6. La stessa sentenza della Corte costituzionale n. 106/1980, che la Corte d'appello di Firenze invoca per supportare la propria interpretazione ha, peraltro, sempre nel vigore dell'art. 17 della legge n. 1034/1971, disegnato i contorni del diritto della lavoratrice ad ottenere la prestazione di maternità, rispetto alla rilevanza della sospensione del rapporto lavorativo per ragioni familiari e lo fatto affermando il rispetto dei parametri costituzionali richiamati dalla sentenza impugnata da parte delle previsioni di legge ora invocate. In particolare, secondo la Corte Costituzionale, la legge n. 1204 del 1971 contiene, all'art. 17, una precisa ed articolata regolamentazione delle diverse ipotesi di interruzione dell'attività di lavoro anteriormente all'inizio del periodo di astensione obbligatoria, e in relazione alle loro cause variamente disciplina il diritto delle lavoratrici gestanti al godimento della indennità giornaliera di maternità con scelte di natura politico-legislativa, non sindacabili, quindi, nemmeno in riferimento ai principi enunciati negli artt. 31 e 37, comma primo, Cost., la cui concreta attuazione è rimessa alla discrezionalità del legislatore ordinario. Nelle ipotesi di assenza volontaria dal lavoro, protratta oltre due mesi, la esclusione dal godimento dell'indennità di maternità non può dirsi ingiustificata, né discriminatoria rispetto al regime fatto nei casi di astensione involontaria, per disoccupazione, sospensione o risoluzione non imputabile dei rapporti di lavoro; mentre per esse non ricorrono le ragioni che suffragano una doverosa eccezione per le assenze facoltative dipendenti da una precedente maternità. Così la Corte Costituzionale ha dichiarato l'infondatezza, in riferimento agli artt. 3, 31 e 37, primo comma, della questione di legittimità costituzionale del citato art. 17, secondo comma, nella parte in cui non esclude dal computo dei sessanta giorni immediatamente antecedenti all'inizio del periodo di astensione obbligatoria dal lavoro, ai fini del godimento dell'indennità giornaliera di maternità, i casi di assenza dal lavoro a titolo di aspettativa, congedo, o permesso senza retribuzione, ove siano giustificati da motivi di famiglia o da altra ragione personale.

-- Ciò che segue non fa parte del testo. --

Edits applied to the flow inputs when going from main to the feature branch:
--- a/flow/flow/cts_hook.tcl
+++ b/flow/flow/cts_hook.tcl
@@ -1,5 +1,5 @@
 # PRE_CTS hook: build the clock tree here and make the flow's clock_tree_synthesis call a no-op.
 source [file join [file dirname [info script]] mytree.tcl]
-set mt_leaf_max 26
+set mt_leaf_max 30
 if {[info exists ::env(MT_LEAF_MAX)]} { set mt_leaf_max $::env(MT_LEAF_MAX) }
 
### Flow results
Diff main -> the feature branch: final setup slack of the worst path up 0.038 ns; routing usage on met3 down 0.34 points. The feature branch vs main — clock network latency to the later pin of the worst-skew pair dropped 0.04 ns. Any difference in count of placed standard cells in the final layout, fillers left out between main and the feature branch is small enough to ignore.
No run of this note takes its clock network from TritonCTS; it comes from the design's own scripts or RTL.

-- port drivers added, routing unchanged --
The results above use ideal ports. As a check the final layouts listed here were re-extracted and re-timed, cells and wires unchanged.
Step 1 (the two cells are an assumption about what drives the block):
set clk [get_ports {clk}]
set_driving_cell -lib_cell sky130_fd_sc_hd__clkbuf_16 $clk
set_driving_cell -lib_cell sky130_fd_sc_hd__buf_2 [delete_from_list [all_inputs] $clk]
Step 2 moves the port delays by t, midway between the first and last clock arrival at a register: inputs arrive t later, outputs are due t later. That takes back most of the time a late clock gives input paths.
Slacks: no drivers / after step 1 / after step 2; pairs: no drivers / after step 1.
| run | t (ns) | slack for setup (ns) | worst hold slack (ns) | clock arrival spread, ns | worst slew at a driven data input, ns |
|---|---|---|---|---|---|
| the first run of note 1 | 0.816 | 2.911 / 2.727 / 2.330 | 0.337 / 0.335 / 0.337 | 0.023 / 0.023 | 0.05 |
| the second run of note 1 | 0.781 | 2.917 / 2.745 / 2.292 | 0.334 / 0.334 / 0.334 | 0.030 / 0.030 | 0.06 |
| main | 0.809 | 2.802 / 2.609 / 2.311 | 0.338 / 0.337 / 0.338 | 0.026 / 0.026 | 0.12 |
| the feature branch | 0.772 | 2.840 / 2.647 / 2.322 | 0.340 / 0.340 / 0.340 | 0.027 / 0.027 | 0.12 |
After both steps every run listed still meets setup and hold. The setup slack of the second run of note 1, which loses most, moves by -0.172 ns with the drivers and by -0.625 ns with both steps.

7. Il ricorso va, quindi, accolto e la sentenza cassata in quanto non ha fatto corretta interpretazione dell'art. 24 secondo e terzo comma del d.lgs. 151/2001. Non essendo necessari accertamenti ulteriori, ai sensi dell'art. 384 secondo comma, seconda parte, c.p.c., alla pronuncia consegue il rigetto della domanda proposta da S.C..

8. Le spese dei gradi di giudizio di merito e del presente giudizio di legittimità vanno compensate attesa la peculiarità della concreta fattispecie e la presenza di articolata giurisprudenza costituzionale in materia.

 

P.Q.M.

 

Accoglie il ricorso, cassa la sentenza impugnata e rigetta la domanda proposta da S.C.; dichiara compensate le spese di tutti gradi di giudizio.